She wrote occasional stories, to illustrate some principle, for the Pacific Rural and other journals. Not ambitious to acquire a literary reputation, and shrinking from publicity, she seldom appended her name. For several years, she wrote each week for the Hartford Journal, under the pen-name "Justitia", a column or two in support of human rights, especially the rights of woman. She also urged the same before each legislature of Connecticut. As a solution of the temperance issue, she advocated in the Hartford Examiner the exclusive manufacture and sale of liquor at cost by the government.

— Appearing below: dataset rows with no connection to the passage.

This design comes from an exercise in tuning for small area, a short achievable clock period and few clock cycles per item on the open sky130 flow, not from production work. Function was checked by simulation only, so behaviour that the tests miss may differ from the original. No activity file was given, so power comes from the tool's default toggle rates.

$ cat flow/design.v
module CORDIC_rotation(clk, reset, operands_val, out_valid, cos, sin, x_start, y_start, angle, ready, count_eq_15);
   input clk;
   input reset;
   input operands_val;
   input signed [15:0] x_start, y_start;
   input signed [15:0] angle;
   output signed [15:0] sin, cos;
   output out_valid;
   output count_eq_15;
   output ready; 
  localparam IDLE = 2'd0;
  localparam BUSY = 2'd1;
  localparam DONE = 2'd2;
  reg signed [15:0] atan_out;
  reg signed [15:0] x_reg;
  reg signed [15:0] y_reg;
  reg signed [15:0] theta_reg;
  wire [15:0] x_mux_out, y_mux_out, theta_mux_out;
  reg [15:0] x_add_out, y_add_out, theta_add_out;
  reg [15:0] x_shift, y_shift;
  reg [3:0] count;
  wire [3:0] address; 
  reg [1:0] state, state_next; 
  wire count_en;
  assign address = count;
  always @(*)
     begin
       case(address)
        4'd0:  atan_out = 'b0000011001001000 ;
        4'd1:  atan_out = 'b0000001110110110;  
        4'd2:  atan_out = 'b0000000111110110; 
        4'd3:  atan_out = 'b0000000011111111;
        4'd4:  atan_out = 'b0000000010000000 ;
        4'd5:  atan_out = 'b0000000001000000;
        4'd6:  atan_out = 'b0000000000100000;
        4'd7:  atan_out = 'b0000000000010000;
        4'd8:  atan_out = 'b0000000000001000;
        4'd9:  atan_out = 'b0000000000000100;
        4'd10: atan_out = 'b0000000000000010;
        4'd11: atan_out = 'b0000000000000001;
        4'd12: atan_out = 'b0000000000000000;
        4'd13: atan_out = 'b0000000000000000 ;
        4'd14: atan_out = 'b0000000000000000 ;
        4'd15: atan_out = 'b0000000000000000 ;  
       endcase    
   end              
 assign x_mux_out = (state == IDLE) ? x_start : x_add_out; 
 assign y_mux_out = (state == IDLE) ? y_start : y_add_out;
 assign theta_mux_out = (state == IDLE) ? angle : theta_add_out;   
 assign count_eq_15 = (count == 4'd15);
 assign out_valid = (state == DONE);
 assign count_en = (state == BUSY);
 assign ready = (state == IDLE);  
 assign cos = x_reg;
 assign sin = y_reg;  
  always@(*)
    begin
      case(count)
        0: begin
          x_shift={x_reg[15:0]};
          y_shift={y_reg[15:0]};
           end
        1: begin
          x_shift={x_reg[15:1]};
          y_shift={y_reg[15:1]};
           end
        2: begin
          x_shift={x_reg[15:2]};
          y_shift={y_reg[15:2]};
           end
        3: begin
          x_shift={x_reg[15:3]};
          y_shift={y_reg[15:3]};
           end
        4: begin
          x_shift={x_reg[15:4]};
          y_shift={y_reg[15:4]};
           end
        5: begin
          x_shift={x_reg[15:5]};
          y_shift={y_reg[15:5]};
           end
        6: begin
          x_shift={x_reg[15:6]};
          y_shift={y_reg[15:6]};
           end
        7: begin
          x_shift={x_reg[15:7]};
          y_shift={y_reg[15:7]};
           end
        8: begin
          x_shift={x_reg[15:8]};
          y_shift={y_reg[15:8]};
           end
        9: begin
          x_shift={x_reg[15:9]};
          y_shift={y_reg[15:9]};
           end
        10: begin
          x_shift={x_reg[15:10]};
          y_shift={y_reg[15:10]};
           end
        11: begin
          x_shift={x_reg[15:11]};
          y_shift={y_reg[15:11]};
           end
        12: begin
          x_shift={x_reg[15:12]};
          y_shift={y_reg[15:12]};
           end
        13: begin
          x_shift={x_reg[15:13]};
          y_shift={y_reg[15:13]};
           end
        14: begin
          x_shift={x_reg[15:14]};
          y_shift={y_reg[15:14]};
           end
        15: begin
          x_shift={x_reg[15]};
          y_shift={y_reg[15]};
           end
      endcase
    end
 always @ (*)
   if (theta_reg[15] == 1)
      begin
        x_add_out = x_reg + y_shift;
        y_add_out = y_reg - x_shift;
        theta_add_out = theta_reg + atan_out;
       end   
      else
       begin
        x_add_out = x_reg - y_shift;
        y_add_out = y_reg + x_shift;
        theta_add_out = theta_reg - atan_out;
       end    
   always @(posedge clk)
    if(reset)
      begin
      x_reg <= 0;
      y_reg <= 0;
      theta_reg <= 0;
      end
    else
      begin
       x_reg <= x_mux_out;
       y_reg <= y_mux_out;
       theta_reg <= theta_mux_out;
      end 
 always @(*)  
  begin
  case (state)
    IDLE :
      if (operands_val)
        state_next = BUSY;
      else
        state_next = IDLE;
    BUSY :
      if (count_eq_15)
        state_next = DONE;
      else
        state_next = BUSY;
    DONE :
        state_next = IDLE; 
    default :
        state_next = IDLE;
  endcase
 end
   always @(posedge clk)
    if(reset)
      state <= IDLE;
    else
      state <= state_next;       
   always @(posedge clk)
     if(count_en)
      count <= count + 1;
    else
      count <= 0;
endmodule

She also urged a change from the electoral system to that of proportional representation, and industrial cooperation in place of competition.

==Personal life==
Collins was a member of the Massachusetts Referendum League and of the Woman's Relief Corps. She spoke year after year before the legislature in support of the petition for woman suffrage, and addressed many audiences on various subjects. She became a member of the Daughters of the American Revolution, Hannah Woodruff Chapter, of Southington, Connecticut, in October 1904. Her national number was 48316, and hers was the one hundredth name on the membership roll of "Real Daughters" in Connecticut.

She died on April 14, 1909, and was buried at Cedar Hill Cemetery, Hartford, Connecticut. In addition to her sons, she had three grandchildren and four great-grandchildren.